Kerstin DofsChristchurch Polytechnic Institute of Technology
Moira HobbsUnitec Institute of Technology
The key findings showed that:
- A range of initiatives for autonomous learning support, including a demonstrated advising role, is being undertaken by ILCs.
- A vast source of practical advice and Good Practice suggestions for the running of an ILC were identified.
- The managerial role varied considerably between the ILCs.
- There was evidence of the importance and need for robust institutional support, through both appropriate funding and commitment, for centres to be able to develop and thrive.
- A range of tertiary institutions had aspirations to provide some form of useful and beneficial independent learning centre in order to encourage life-long learning, and support students towards taking more control of their learning process.
The Guidelines produced by the project provide examples of Good Practice covering the following key areas:
The learner | The overarching purpose for an Independent Learning Centre is to create a space centred around learners.
Activities | Many of the centres visited hosted a range of learning opportunities and associated activities so that students could ‘pick ‘n mix’ what suited them best and try out different techniques for learning. Some of these were to assist the learner in meta-cognitive awareness and strategy use while others were more specifically targeted on discrete learning items and skills such as different writing styles and genres, grammar and vocabulary.
Resources, materials and equipment | A highly-functional and well-utilised centre needs interesting and useful resources and learning materials adapted to a self-study situation, which should ultimately also encourage autonomous learning. Equipment should include a mix of the following technological devices; audio cassette players, TVs, Video and DVD players, CD players, MP3 players, digital recorders and computers, both PCs and laptops.
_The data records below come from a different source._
### src/hw/core_config.svh
`ifndef CORE_CONFIG_SVH
`define CORE_CONFIG_SVH

// PC held in reset, first request goes one word past it
`define CORE_RESET_PC 32'h7FFF_FFFC

// Register file geometry
`define CORE_NUM_REGS 32
`define CORE_RADDR_W  5

// Data path width, also the value field on the commit port
`define CORE_XLEN 32

`endif

### src/hw/isa_pkg.sv
package isa_pkg;

    ////////////////////////////////////////////////////////////
    // Opcode and function fields
    ////////////////////////////////////////////////////////////

    // Major opcodes in inst[6:0]
    localparam logic [6:0] OPC_OP    = 7'b0110011;
    localparam logic [6:0] OPC_OPIMM = 7'b0010011;
    localparam logic [6:0] OPC_LUI   = 7'b0110111;
    localparam logic [6:0] OPC_JAL   = 7'b1101111;

    // funct3 of the supported register ops
    localparam logic [2:0] F3_ADD = 3'b000;
    localparam logic [2:0] F3_XOR = 3'b100;
    localparam logic [2:0] F3_OR  = 3'b110;
    localparam logic [2:0] F3_AND = 3'b111;

    // funct7, SUB is the only alternate encoding
    localparam logic [6:0] F7_BASE = 7'b0000000;
    localparam logic [6:0] F7_SUB  = 7'b0100000;

    ////////////////////////////////////////////////////////////
    // Instruction word views
    ////////////////////////////////////////////////////////////

    // R layout, I type reads funct7 and rs2 as imm[11:0]
    typedef struct packed {
        logic [6:0] funct7;
        logic [4:0] rs2;
        logic [4:0] rs1;
        logic [2:0] funct3;
        logic [4:0] rd;
        logic [6:0] opcode;
    } rv_rtype_s;

    // U layout, JAL keeps its immediate scrambled in imm20
    typedef struct packed {
        logic [19:0] imm20;
        logic [4:0]  rd;
        logic [6:0]  opcode;
    } rv_utype_s;

    typedef union packed {
        rv_rtype_s r;
        rv_utype_s u;
    } rv_inst_u;

    // Operation carried from decode to execute
    typedef enum logic [2:0] {
        ALU_ADD,
        ALU_SUB,
        ALU_AND,
        ALU_OR,
        ALU_XOR,
        ALU_PASS_B,
        ALU_LINK
    } alu_op_e;

endpackage

### src/hw/pipe_pkg.sv
`include "core_config.svh"

package pipe_pkg;

    // Fetch to decode
    typedef struct packed {
        logic [`CORE_XLEN-1:0] pc;
        logic [31:0]           inst;
    } fd_s;

    // Decode to execute, operands already selected
    typedef struct packed {
        logic [`CORE_XLEN-1:0]    pc;
        isa_pkg::alu_op_e         alu_op;
        logic [`CORE_XLEN-1:0]    a;
        logic [`CORE_XLEN-1:0]    b;
        logic [`CORE_RADDR_W-1:0] rd;
        logic                     writes;
    } de_s;

    // Execute to result
    typedef struct packed {
        logic [`CORE_XLEN-1:0]    pc;
        logic [`CORE_RADDR_W-1:0] rd;
        logic [`CORE_XLEN-1:0]    value;
        logic                     writes;
    } er_s;

    // Retire report
    typedef struct packed {
        logic [`CORE_XLEN-1:0]    pc;
        logic [`CORE_RADDR_W-1:0] rd;
        logic [`CORE_XLEN-1:0]    value;
    } commit_s;

endpackage

### src/hw/fetch_stage.sv
`include "core_config.svh"

module fetch_stage (
    input  logic          I_sys_clk,
    input  logic          I_rst,
    // Instruction memory
    output logic          pc_valid,
    output logic [31:0]   pc,
    input  logic          inst_ready,
    input  logic          inst_valid,
    input  logic [31:0]   inst,
    // To decode
    output logic          fd_valid,
    output pipe_pkg::fd_s fd,
    input  logic          fd_allow_in,
    // Jump from decode
    input  logic          redirect_valid,
    input  logic [31:0]   redirect_pc
);

    logic        fetch_en;
    logic        if_valid;     // request accepted, item not yet handed on
    logic        cache_valid;
    logic [31:0] inst_cache;
    logic [31:0] inst_pc;      // address of the item in flight
    logic        drop_q;       // next response is on the wrong path
    logic        tgt_pend;
    logic [31:0] tgt_pc;
    logic        resp_live;
    logic        if_ready_go;
    logic        if_allow_in;
    logic        req_fire;

    ////////////////////////////////////////////////////////////
    // Handshakes
    ////////////////////////////////////////////////////////////

    assign resp_live   = inst_valid && !drop_q;
    assign if_ready_go = resp_live || cache_valid;
    assign if_allow_in = !if_valid || (if_ready_go && fd_allow_in);
    assign pc_valid    = if_allow_in && fetch_en;
    assign req_fire    = pc_valid && inst_ready;

    // Response passes straight through unless buffered
    assign fd_valid = if_valid && if_ready_go;
    assign fd.pc    = inst_pc;
    assign fd.inst  = cache_valid ? inst_cache : inst;

    always_ff @(posedge I_sys_clk) begin
        if (I_rst)
            fetch_en <= 1'b0;
        else
            fetch_en <= 1'b1;
    end

    ////////////////////////////////////////////////////////////
    // Request address
    ////////////////////////////////////////////////////////////

    // Step off the reset PC as fetch comes up
    always_ff @(posedge I_sys_clk) begin
        if (I_rst)
            pc <= `CORE_RESET_PC;
        else if (!fetch_en)
            pc <= pc + 32'd4;
        else if (req_fire) begin
            if (redirect_valid)
                pc <= redirect_pc;
            else if (tgt_pend)
                pc <= tgt_pc;
            else
                pc <= pc + 32'd4;
        end else if (redirect_valid && !pc_valid)
            pc <= redirect_pc;
    end

    // Shown request must stay put, so park the target until it is taken
    always_ff @(posedge I_sys_clk) begin
        if (I_rst)
            tgt_pend <= 1'b0;
        else if (redirect_valid && pc_valid && !inst_ready)
            tgt_pend <= 1'b1;
        else if (req_fire)
            tgt_pend <= 1'b0;
    end

    always_ff @(posedge I_sys_clk) begin
        if (redirect_valid)
            tgt_pc <= redirect_pc;
        if (req_fire)
            inst_pc <= pc;
        // Hold what decode refused
        if (inst_valid && !fd_allow_in)
            inst_cache <= inst;
    end

    ////////////////////////////////////////////////////////////
    // Item tracking
    ////////////////////////////////////////////////////////////

    always_ff @(posedge I_sys_clk) begin
        if (I_rst)
            drop_q <= 1'b0;
        else if (redirect_valid && ((if_valid && !if_ready_go) || pc_valid))
            drop_q <= 1'b1;
        else if (inst_valid)
            drop_q <= 1'b0;
    end

    always_ff @(posedge I_sys_clk) begin
        if (I_rst)
            cache_valid <= 1'b0;
        else if (redirect_valid)
            cache_valid <= 1'b0;
        else if (resp_live && !fd_allow_in)
            cache_valid <= 1'b1;
        else if (fd_allow_in)
            cache_valid <= 1'b0;
    end

    always_ff @(posedge I_sys_clk) begin
        if (I_rst)
            if_valid <= 1'b0;
        else if (req_fire)
            if_valid <= 1'b1;
        else if (redirect_valid && if_ready_go)
            if_valid <= 1'b0;
        else if (inst_valid && drop_q)
            if_valid <= 1'b0;
        else if (fd_valid && fd_allow_in)
            if_valid <= 1'b0;
    end

endmodule

### src/hw/decode_stage.sv
`include "core_config.svh"

module decode_stage (
    input  logic                     I_sys_clk,
    input  logic                     I_rst,
    // From fetch
    input  logic                     fd_valid,
    input  pipe_pkg::fd_s            fd,
    output logic                     fd_allow_in,
    // To execute
    output logic                     de_valid,
    output pipe_pkg::de_s            de,
    input  logic                     de_allow_in,
    // Pending writers downstream
    input  logic                     ex_busy,
    input  logic [`CORE_RADDR_W-1:0] ex_busy_rd,
    input  logic                     rs_busy,
    input  logic [`CORE_RADDR_W-1:0] rs_busy_rd,
    // Register file read port
    output logic [`CORE_RADDR_W-1:0] rf_raddr1,
    output logic [`CORE_RADDR_W-1:0] rf_raddr2,
    input  logic [`CORE_XLEN-1:0]    rf_rdata1,
    input  logic [`CORE_XLEN-1:0]    rf_rdata2,
    // Jump to fetch
    output logic                     redirect_valid,
    output logic [31:0]              redirect_pc
);
    import isa_pkg::*;
    import pipe_pkg::*;

    logic        d_valid;
    fd_s         d_item;
    rv_inst_u    word;
    alu_op_e     alu_op;
    logic        supported;
    logic        use_rs1;
    logic        use_rs2;
    logic        is_jal;
    logic [31:0] imm_i;
    logic [31:0] imm_u;
    logic [31:0] imm_j;
    logic        stall;
    logic        d_allow_in;

    // Nonzero source still owned by a downstream writer
    function automatic logic rd_hit(input logic [4:0] rs, input logic busy,
                                    input logic [4:0] busy_rd);
        return busy && (busy_rd == rs) && (rs != 5'd0);
    endfunction

    ////////////////////////////////////////////////////////////
    // Field decode
    ////////////////////////////////////////////////////////////

    assign word  = d_item.inst;
    assign imm_i = {{20{word.r.funct7[6]}}, word.r.funct7, word.r.rs2};
    assign imm_u = {word.u.imm20, 12'b0};
    // Unscramble imm[20|10:1|11|19:12]
    assign imm_j = {{11{word.u.imm20[19]}}, word.u.imm20[19], word.u.imm20[7:0],
                    word.u.imm20[8], word.u.imm20[18:9], 1'b0};

    always_comb begin
        alu_op    = ALU_ADD;
        supported = 1'b0;
        use_rs1   = 1'b0;
        use_rs2   = 1'b0;
        is_jal    = 1'b0;
        case (word.r.opcode)
            OPC_OP: begin
                use_rs1 = 1'b1;
                use_rs2 = 1'b1;
                case (word.r.funct3)
                    F3_ADD: begin
                        if (word.r.funct7 == F7_SUB)
                            alu_op = ALU_SUB;
                        supported = (word.r.funct7 == F7_BASE) || (word.r.funct7 == F7_SUB);
                    end
                    F3_XOR: begin
                        alu_op    = ALU_XOR;
                        supported = (word.r.funct7 == F7_BASE);
                    end
                    F3_OR: begin
                        alu_op    = ALU_OR;
                        supported = (word.r.funct7 == F7_BASE);
                    end
                    F3_AND: begin
                        alu_op    = ALU_AND;
                        supported = (word.r.funct7 == F7_BASE);
                    end
                    default: supported = 1'b0;
                endcase
            end
            OPC_OPIMM: begin
                use_rs1   = 1'b1;
                supported = (word.r.funct3 == F3_ADD);
            end
            OPC_LUI: begin
                alu_op    = ALU_PASS_B;
                supported = 1'b1;
            end
            OPC_JAL: begin
                alu_op    = ALU_LINK;
                supported = 1'b1;
                is_jal    = 1'b1;
            end
            default: supported = 1'b0;
        endcase
    end

    ////////////////////////////////////////////////////////////
    // Operands and hand-off
    ////////////////////////////////////////////////////////////

    assign rf_raddr1 = word.r.rs1;
    assign rf_raddr2 = word.r.rs2;

    always_comb begin
        de.pc     = d_item.pc;
        de.alu_op = alu_op;
        de.a      = rf_rdata1;
        de.b      = rf_rdata2;
        de.rd     = word.r.rd;
        de.writes = supported;
        case (word.r.opcode)
            OPC_OPIMM: de.b = imm_i;
            OPC_LUI:   de.b = imm_u;
            OPC_JAL:   de.a = d_item.pc + 32'd4;
            default:   ;
        endcase
        // Unknown ops retire a zero value
        if (!supported) begin
            de.a = '0;
            de.b = '0;
        end
    end

    assign stall = (use_rs1 && (rd_hit(word.r.rs1, ex_busy, ex_busy_rd) ||
                                rd_hit(word.r.rs1, rs_busy, rs_busy_rd))) ||
                   (use_rs2 && (rd_hit(word.r.rs2, ex_busy, ex_busy_rd) ||
                                rd_hit(word.r.rs2, rs_busy, rs_busy_rd)));

    assign de_valid   = d_valid && !stall;
    assign d_allow_in = !d_valid || (!stall && de_allow_in);

    // Jump fires as JAL leaves, the word behind it is refused
    assign redirect_valid = de_valid && de_allow_in && is_jal;
    assign redirect_pc    = d_item.pc + imm_j;
    assign fd_allow_in    = d_allow_in && !redirect_valid;

    always_ff @(posedge I_sys_clk) begin
        if (I_rst)
            d_valid <= 1'b0;
        else if (d_allow_in)
            d_valid <= fd_valid && fd_allow_in;
    end

    always_ff @(posedge I_sys_clk) begin
        if (fd_valid && fd_allow_in)
            d_item <= fd;
    end

endmodule

### src/hw/execute_stage.sv
`include "core_config.svh"

module execute_stage (
    input  logic                     I_sys_clk,
    input  logic                     I_rst,
    // From decode
    input  logic                     de_valid,
    input  pipe_pkg::de_s            de,
    output logic                     de_allow_in,
    // To result
    output logic                     er_valid,
    output pipe_pkg::er_s            er,
    input  logic                     er_allow_in,
    // Writer held here, for the decode stall
    output logic                     ex_busy,
    output logic [`CORE_RADDR_W-1:0] ex_busy_rd
);
    import isa_pkg::*;

    logic [`CORE_XLEN-1:0] alu_res;

    always_comb begin
        case (de.alu_op)
            ALU_ADD:    alu_res = de.a + de.b;
            ALU_SUB:    alu_res = de.a - de.b;
            ALU_AND:    alu_res = de.a & de.b;
            ALU_OR:     alu_res = de.a | de.b;
            ALU_XOR:    alu_res = de.a ^ de.b;
            ALU_PASS_B: alu_res = de.b;
            ALU_LINK:   alu_res = de.a;  // Return address built in decode
            default:    alu_res = '0;
        endcase
    end

    // Single cycle, moves on whenever result takes it
    assign de_allow_in = !er_valid || er_allow_in;

    always_ff @(posedge I_sys_clk) begin
        if (I_rst)
            er_valid <= 1'b0;
        else if (de_allow_in)
            er_valid <= de_valid;
    end

    always_ff @(posedge I_sys_clk) begin
        if (de_valid && de_allow_in) begin
            er.pc     <= de.pc;
            er.rd     <= de.rd;
            er.value  <= alu_res;
            er.writes <= de.writes;
        end
    end

    assign ex_busy    = er_valid && er.writes;
    assign ex_busy_rd = er.rd;

endmodule

### src/hw/result_stage.sv
`include "core_config.svh"

module result_stage (
    input  logic                     I_sys_clk,
    input  logic                     I_rst,
    // From execute
    input  logic                     er_valid,
    input  pipe_pkg::er_s            er,
    output logic                     er_allow_in,
    // Register file read port for decode
    input  logic [`CORE_RADDR_W-1:0] rf_raddr1,
    input  logic [`CORE_RADDR_W-1:0] rf_raddr2,
    output logic [`CORE_XLEN-1:0]    rf_rdata1,
    output logic [`CORE_XLEN-1:0]    rf_rdata2,
    // Write not yet visible on the read port
    output logic                     rs_busy,
    output logic [`CORE_RADDR_W-1:0] rs_busy_rd,
    // Retire
    output logic                     commit_valid,
    output pipe_pkg::commit_s        commit
);
    import pipe_pkg::*;

    er_s                   r_item;
    logic [`CORE_XLEN-1:0] rf [`CORE_NUM_REGS];
    logic                  rf_we;

    assign er_allow_in = 1'b1;

    always_ff @(posedge I_sys_clk) begin
        if (I_rst)
            commit_valid <= 1'b0;
        else
            commit_valid <= er_valid && er_allow_in;
    end

    always_ff @(posedge I_sys_clk) begin
        if (er_valid && er_allow_in)
            r_item <= er;
    end

    // x0 writes dropped here, the commit still reports them
    assign rf_we = commit_valid && r_item.writes && (r_item.rd != '0);

    always_ff @(posedge I_sys_clk) begin
        if (I_rst) begin
            for (int i = 0; i < `CORE_NUM_REGS; i++)
                rf[i] <= '0;
        end else if (rf_we)
            rf[r_item.rd] <= r_item.value;
    end

    assign rf_rdata1 = (rf_raddr1 == '0) ? '0 : rf[rf_raddr1];
    assign rf_rdata2 = (rf_raddr2 == '0) ? '0 : rf[rf_raddr2];

    assign rs_busy    = commit_valid && r_item.writes;
    assign rs_busy_rd = r_item.rd;

    assign commit.pc    = r_item.pc;
    assign commit.rd    = r_item.rd;
    assign commit.value = r_item.value;

endmodule

### src/hw/core_top.sv
`include "core_config.svh"

module core_top (
    input  logic              I_sys_clk,
    input  logic              I_rst,
    // Instruction memory
    output logic              pc_valid,
    output logic [31:0]       pc,
    input  logic              inst_ready,
    input  logic              inst_valid,
    input  logic [31:0]       inst,
    // Retire report
    output logic              commit_valid,
    output pipe_pkg::commit_s commit
);
    import pipe_pkg::*;

    // Stage boundaries
    logic fd_valid;
    logic fd_allow_in;
    fd_s  fd;
    logic de_valid;
    logic de_allow_in;
    de_s  de;
    logic er_valid;
    logic er_allow_in;
    er_s  er;

    // Redirect, hazard and register file side paths
    logic                     redirect_valid;
    logic [31:0]              redirect_pc;
    logic                     ex_busy;
    logic [`CORE_RADDR_W-1:0] ex_busy_rd;
    logic                     rs_busy;
    logic [`CORE_RADDR_W-1:0] rs_busy_rd;
    logic [`CORE_RADDR_W-1:0] rf_raddr1;
    logic [`CORE_RADDR_W-1:0] rf_raddr2;
    logic [`CORE_XLEN-1:0]    rf_rdata1;
    logic [`CORE_XLEN-1:0]    rf_rdata2;

    fetch_stage u_fetch (
        .I_sys_clk      (I_sys_clk),
        .I_rst          (I_rst),
        .pc_valid       (pc_valid),
        .pc             (pc),
        .inst_ready     (inst_ready),
        .inst_valid     (inst_valid),
        .inst           (inst),
        .fd_valid       (fd_valid),
        .fd             (fd),
        .fd_allow_in    (fd_allow_in),
        .redirect_valid (redirect_valid),
        .redirect_pc    (redirect_pc)
    );

    decode_stage u_decode (
        .I_sys_clk      (I_sys_clk),
        .I_rst          (I_rst),
        .fd_valid       (fd_valid),
        .fd             (fd),
        .fd_allow_in    (fd_allow_in),
        .de_valid       (de_valid),
        .de             (de),
        .de_allow_in    (de_allow_in),
        .ex_busy        (ex_busy),
        .ex_busy_rd     (ex_busy_rd),
        .rs_busy        (rs_busy),
        .rs_busy_rd     (rs_busy_rd),
        .rf_raddr1      (rf_raddr1),
        .rf_raddr2      (rf_raddr2),
        .rf_rdata1      (rf_rdata1),
        .rf_rdata2      (rf_rdata2),
        .redirect_valid (redirect_valid),
        .redirect_pc    (redirect_pc)
    );

    execute_stage u_execute (
        .I_sys_clk   (I_sys_clk),
        .I_rst       (I_rst),
        .de_valid    (de_valid),
        .de          (de),
        .de_allow_in (de_allow_in),
        .er_valid    (er_valid),
        .er          (er),
        .er_allow_in (er_allow_in),
        .ex_busy     (ex_busy),
        .ex_busy_rd  (ex_busy_rd)
    );

    result_stage u_result (
        .I_sys_clk    (I_sys_clk),
        .I_rst        (I_rst),
        .er_valid     (er_valid),
        .er           (er),
        .er_allow_in  (er_allow_in),
        .rf_raddr1    (rf_raddr1),
        .rf_raddr2    (rf_raddr2),
        .rf_rdata1    (rf_rdata1),
        .rf_rdata2    (rf_rdata2),
        .rs_busy      (rs_busy),
        .rs_busy_rd   (rs_busy_rd),
        .commit_valid (commit_valid),
        .commit       (commit)
    );

endmodule

### config.mk
export PLATFORM = sky130hd
export DESIGN_NAME = core_top
export DESIGN_NICKNAME = d
export VERILOG_FILES = /design/src/hw/isa_pkg.sv /design/src/hw/pipe_pkg.sv /design/src/hw/fetch_stage.sv /design/src/hw/decode_stage.sv /design/src/hw/execute_stage.sv /design/src/hw/result_stage.sv /design/src/hw/core_top.sv
export VERILOG_INCLUDE_DIRS = /design/src /design/src/hw
export SDC_FILE = /design/constraint.sdc
export NUM_CORES = 2
export LEC_CHECK = 0
export CAP_MARGIN = 20
export CORE_ASPECT_RATIO = 1.5
export CORE_MARGIN = 2
export CORE_UTILIZATION = 47
export CTS_BUF_LIST = sky130_fd_sc_hd__clkbuf_16
export DETAILED_ROUTE_END_ITERATION = 7
export DONT_BUFFER_PORTS = 1
export SLEW_MARGIN = 20
export SYNTH_ARGS = -nofsm -noshare
export SYNTH_HDL_FRONTEND = slang
export SYNTH_HIERARCHICAL = 1
export SYNTH_SLANG_ARGS = --single-unit
### constraint.sdc
create_clock -name I_sys_clk -period 9.65 [get_ports I_sys_clk]
set_input_delay 0.965 -clock I_sys_clk [delete_from_list [all_inputs] [get_ports I_sys_clk]]
set_output_delay 0.965 -clock I_sys_clk [all_outputs]
set_load 0.01 [all_outputs]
Managers and staff | An important element in the effective utilisation and successful continuation of ILCs is the type and level of the overall management of the centre. This relates to the nature of the Manager’s role itself and to the support for the centre from teachers, from upper management in the host school if applicable, from library staff (especially if the centre is housed within the Library) and the senior management team of the tertiary institution as a whole.
Independent Learning Centre | Centres aim to offer a range of flexible learning spaces and provide as wide a range as possible of opportunities for learners to engage with the material at all times to whatever extent the learner wants. Each centre has some overarching philosophies which act as inherent guiding principles underlying the centre, its utilisation and the movement through it by students. These fundamental beliefs dictate how the students could use the centre, how the resources were laid out, the arrangement of the whole area, and the learning opportunities being offered.
Institutional support | Institutional support can take many different forms including; the physical location of the centre/s, a financial contribution to setting up and running the centres on a day-to-day basis and encouraging continued development within the centre. Institutional support can also take the form of a commitment to adequately staff the centre, support an advisory service, and the extent to which principles and goals of autonomy and self-determination are embedded (either explicitly or implicitly) within the educational programmes.
ILCs from a national perspective | With the current influx of English language students to New Zealand, it is essential to know how to meet the individual needs of students from a diversity of cultural, social and religious backgrounds. It is therefore very important that institutions and managers of ILCs keep up to date with current developments and trends within the autonomous learning field, both nationally and internationally, so they are able to give the best support available to all students.